*Task prompt*: Go through the entries below and print, exactly, the lines starting at the one with "## run 2: cell type report" and ending at the one with "-- separate check: timing", keeping both ends and no others.
##########
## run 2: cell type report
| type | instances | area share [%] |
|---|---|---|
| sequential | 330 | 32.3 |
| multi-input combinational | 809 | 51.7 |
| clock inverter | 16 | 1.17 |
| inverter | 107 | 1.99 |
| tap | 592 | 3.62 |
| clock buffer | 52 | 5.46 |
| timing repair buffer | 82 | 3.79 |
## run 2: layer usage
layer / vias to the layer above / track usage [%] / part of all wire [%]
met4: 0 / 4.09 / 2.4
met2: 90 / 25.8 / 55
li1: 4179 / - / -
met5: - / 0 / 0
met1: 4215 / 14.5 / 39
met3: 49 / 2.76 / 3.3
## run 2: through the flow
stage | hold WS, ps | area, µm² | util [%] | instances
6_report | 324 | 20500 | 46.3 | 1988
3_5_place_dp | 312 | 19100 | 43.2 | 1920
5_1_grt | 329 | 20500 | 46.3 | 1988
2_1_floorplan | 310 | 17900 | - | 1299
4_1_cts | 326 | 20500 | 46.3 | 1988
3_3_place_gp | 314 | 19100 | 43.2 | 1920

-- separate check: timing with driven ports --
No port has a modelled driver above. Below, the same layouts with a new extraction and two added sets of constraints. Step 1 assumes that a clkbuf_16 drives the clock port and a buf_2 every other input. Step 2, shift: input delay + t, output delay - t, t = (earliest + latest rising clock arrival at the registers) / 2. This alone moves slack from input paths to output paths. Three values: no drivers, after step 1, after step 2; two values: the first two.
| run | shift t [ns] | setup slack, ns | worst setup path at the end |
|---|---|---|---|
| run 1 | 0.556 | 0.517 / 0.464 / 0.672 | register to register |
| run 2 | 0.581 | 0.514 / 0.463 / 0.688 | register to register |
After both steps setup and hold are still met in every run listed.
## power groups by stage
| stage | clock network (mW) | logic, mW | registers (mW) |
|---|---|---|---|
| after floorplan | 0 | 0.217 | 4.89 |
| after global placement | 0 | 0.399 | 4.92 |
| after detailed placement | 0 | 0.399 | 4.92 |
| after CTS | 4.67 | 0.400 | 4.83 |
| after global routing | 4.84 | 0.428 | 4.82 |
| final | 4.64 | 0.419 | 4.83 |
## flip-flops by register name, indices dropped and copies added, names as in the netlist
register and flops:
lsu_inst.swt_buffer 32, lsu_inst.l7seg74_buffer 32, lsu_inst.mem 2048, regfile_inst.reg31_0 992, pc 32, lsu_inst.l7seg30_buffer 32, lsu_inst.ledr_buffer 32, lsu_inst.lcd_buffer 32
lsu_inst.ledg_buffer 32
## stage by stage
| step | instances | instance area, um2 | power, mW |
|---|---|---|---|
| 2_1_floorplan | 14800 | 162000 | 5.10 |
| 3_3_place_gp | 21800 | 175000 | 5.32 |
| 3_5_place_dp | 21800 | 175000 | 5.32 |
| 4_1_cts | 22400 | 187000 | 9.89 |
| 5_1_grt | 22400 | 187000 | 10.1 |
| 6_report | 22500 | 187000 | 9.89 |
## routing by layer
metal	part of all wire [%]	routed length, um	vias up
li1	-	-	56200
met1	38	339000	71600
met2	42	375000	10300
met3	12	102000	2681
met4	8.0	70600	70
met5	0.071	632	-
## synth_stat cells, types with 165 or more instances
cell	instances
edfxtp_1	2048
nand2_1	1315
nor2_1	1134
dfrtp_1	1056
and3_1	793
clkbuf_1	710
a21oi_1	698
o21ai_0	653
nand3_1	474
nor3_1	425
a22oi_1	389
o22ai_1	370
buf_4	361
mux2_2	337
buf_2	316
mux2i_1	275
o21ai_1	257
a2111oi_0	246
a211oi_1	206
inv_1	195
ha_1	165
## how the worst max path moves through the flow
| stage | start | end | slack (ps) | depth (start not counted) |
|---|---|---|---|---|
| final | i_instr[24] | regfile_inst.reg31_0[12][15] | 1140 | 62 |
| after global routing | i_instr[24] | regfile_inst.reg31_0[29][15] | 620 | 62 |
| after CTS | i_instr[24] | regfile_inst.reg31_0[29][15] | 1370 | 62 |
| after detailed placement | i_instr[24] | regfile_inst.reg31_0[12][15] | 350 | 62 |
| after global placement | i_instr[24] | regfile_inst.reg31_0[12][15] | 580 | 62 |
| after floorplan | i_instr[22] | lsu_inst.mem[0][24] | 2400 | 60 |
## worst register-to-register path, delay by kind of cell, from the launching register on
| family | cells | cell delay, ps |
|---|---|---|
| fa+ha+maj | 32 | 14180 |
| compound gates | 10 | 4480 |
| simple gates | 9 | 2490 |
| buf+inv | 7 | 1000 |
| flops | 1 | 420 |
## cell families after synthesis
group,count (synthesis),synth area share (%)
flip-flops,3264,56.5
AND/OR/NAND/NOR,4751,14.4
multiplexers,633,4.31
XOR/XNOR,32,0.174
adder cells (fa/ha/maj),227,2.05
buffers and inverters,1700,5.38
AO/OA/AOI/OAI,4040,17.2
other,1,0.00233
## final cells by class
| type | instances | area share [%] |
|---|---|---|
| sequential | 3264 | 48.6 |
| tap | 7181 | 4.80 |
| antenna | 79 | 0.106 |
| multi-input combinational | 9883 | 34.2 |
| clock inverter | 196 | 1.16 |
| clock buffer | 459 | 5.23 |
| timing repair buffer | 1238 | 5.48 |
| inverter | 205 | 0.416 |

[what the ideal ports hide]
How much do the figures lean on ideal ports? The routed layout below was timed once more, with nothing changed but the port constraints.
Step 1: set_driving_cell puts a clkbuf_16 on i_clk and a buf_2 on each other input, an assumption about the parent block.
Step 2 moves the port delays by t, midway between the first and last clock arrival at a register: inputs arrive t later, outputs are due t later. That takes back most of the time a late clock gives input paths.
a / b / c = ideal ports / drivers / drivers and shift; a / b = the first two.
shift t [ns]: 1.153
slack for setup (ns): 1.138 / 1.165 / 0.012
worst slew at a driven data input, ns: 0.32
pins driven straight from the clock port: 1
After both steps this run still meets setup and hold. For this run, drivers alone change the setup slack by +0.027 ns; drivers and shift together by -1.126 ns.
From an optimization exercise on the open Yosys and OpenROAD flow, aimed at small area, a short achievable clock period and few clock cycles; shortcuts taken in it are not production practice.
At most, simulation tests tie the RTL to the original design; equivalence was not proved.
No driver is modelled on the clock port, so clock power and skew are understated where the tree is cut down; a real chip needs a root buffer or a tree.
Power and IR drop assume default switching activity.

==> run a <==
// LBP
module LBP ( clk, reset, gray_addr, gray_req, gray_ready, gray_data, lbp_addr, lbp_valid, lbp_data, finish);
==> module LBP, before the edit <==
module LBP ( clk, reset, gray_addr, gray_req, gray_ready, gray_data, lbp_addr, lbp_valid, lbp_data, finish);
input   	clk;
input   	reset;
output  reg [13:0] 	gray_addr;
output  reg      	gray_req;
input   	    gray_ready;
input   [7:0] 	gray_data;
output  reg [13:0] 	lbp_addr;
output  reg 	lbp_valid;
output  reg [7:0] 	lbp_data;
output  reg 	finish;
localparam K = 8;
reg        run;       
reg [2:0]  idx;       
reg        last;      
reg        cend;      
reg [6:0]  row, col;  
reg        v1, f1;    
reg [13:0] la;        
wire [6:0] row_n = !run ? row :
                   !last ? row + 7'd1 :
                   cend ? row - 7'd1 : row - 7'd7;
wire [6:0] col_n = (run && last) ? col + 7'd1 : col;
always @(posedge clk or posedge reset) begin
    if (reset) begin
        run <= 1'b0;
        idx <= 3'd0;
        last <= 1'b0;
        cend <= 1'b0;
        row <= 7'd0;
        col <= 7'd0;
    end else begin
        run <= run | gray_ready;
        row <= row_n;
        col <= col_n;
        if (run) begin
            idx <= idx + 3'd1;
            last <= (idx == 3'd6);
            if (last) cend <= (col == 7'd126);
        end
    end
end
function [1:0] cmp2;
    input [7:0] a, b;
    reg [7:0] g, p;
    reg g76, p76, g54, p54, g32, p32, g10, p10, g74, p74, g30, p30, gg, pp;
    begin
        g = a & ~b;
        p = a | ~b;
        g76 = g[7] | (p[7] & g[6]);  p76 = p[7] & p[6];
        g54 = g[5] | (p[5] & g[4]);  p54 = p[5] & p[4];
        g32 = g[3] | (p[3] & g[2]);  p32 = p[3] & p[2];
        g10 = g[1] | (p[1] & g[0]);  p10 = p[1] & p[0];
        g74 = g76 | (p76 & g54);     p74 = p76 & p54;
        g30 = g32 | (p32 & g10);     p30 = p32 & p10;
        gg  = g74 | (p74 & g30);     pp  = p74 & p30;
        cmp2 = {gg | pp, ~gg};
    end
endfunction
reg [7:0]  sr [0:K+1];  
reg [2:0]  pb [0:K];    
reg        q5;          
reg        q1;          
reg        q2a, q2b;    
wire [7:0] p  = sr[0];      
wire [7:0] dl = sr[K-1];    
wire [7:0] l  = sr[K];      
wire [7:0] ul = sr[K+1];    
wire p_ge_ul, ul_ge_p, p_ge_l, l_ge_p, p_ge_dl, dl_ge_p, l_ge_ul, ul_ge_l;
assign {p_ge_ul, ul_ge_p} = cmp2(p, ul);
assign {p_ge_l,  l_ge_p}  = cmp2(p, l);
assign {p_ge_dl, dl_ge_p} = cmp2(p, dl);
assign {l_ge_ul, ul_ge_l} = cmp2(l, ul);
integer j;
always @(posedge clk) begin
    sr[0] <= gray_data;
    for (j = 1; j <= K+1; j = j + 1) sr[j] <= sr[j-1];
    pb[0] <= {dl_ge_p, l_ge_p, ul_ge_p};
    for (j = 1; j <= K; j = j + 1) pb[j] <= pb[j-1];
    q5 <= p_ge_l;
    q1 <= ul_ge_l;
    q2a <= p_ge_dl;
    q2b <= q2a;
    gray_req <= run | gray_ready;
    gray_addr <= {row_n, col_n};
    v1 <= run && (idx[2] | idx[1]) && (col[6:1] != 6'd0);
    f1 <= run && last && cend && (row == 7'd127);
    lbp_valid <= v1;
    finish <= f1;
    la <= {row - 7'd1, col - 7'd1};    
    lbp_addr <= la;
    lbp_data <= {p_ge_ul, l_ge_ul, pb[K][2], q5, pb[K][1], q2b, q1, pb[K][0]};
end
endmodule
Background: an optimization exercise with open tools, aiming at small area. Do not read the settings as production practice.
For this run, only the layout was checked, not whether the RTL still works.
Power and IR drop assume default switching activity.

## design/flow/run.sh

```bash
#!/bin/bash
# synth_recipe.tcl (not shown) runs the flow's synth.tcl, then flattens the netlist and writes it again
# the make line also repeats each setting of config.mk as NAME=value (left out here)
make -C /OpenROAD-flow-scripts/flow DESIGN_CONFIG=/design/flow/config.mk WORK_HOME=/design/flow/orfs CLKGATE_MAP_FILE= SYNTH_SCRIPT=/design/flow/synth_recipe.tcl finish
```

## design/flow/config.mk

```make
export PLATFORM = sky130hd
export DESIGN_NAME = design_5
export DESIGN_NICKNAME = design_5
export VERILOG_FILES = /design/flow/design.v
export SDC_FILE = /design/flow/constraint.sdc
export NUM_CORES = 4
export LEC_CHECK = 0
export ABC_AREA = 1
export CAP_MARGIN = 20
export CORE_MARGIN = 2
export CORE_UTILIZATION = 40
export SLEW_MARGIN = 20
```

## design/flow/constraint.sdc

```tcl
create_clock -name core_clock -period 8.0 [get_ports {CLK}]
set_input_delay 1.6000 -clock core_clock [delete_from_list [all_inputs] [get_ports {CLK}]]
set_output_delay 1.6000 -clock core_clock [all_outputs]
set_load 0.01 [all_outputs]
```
##########
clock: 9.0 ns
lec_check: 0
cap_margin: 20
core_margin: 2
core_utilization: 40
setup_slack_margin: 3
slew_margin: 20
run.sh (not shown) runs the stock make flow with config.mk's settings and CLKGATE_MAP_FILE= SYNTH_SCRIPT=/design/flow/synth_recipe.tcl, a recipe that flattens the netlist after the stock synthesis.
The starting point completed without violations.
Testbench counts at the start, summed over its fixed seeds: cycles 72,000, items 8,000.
##########
*Result below*:
## run 2: cell type report
| type | instances | area share [%] |
|---|---|---|
| sequential | 330 | 32.3 |
| multi-input combinational | 809 | 51.7 |
| clock inverter | 16 | 1.17 |
| inverter | 107 | 1.99 |
| tap | 592 | 3.62 |
| clock buffer | 52 | 5.46 |
| timing repair buffer | 82 | 3.79 |
## run 2: layer usage
layer / vias to the layer above / track usage [%] / part of all wire [%]
met4: 0 / 4.09 / 2.4
met2: 90 / 25.8 / 55
li1: 4179 / - / -
met5: - / 0 / 0
met1: 4215 / 14.5 / 39
met3: 49 / 2.76 / 3.3
## run 2: through the flow
stage | hold WS, ps | area, µm² | util [%] | instances
6_report | 324 | 20500 | 46.3 | 1988
3_5_place_dp | 312 | 19100 | 43.2 | 1920
5_1_grt | 329 | 20500 | 46.3 | 1988
2_1_floorplan | 310 | 17900 | - | 1299
4_1_cts | 326 | 20500 | 46.3 | 1988
3_3_place_gp | 314 | 19100 | 43.2 | 1920

-- separate check: timing with driven ports --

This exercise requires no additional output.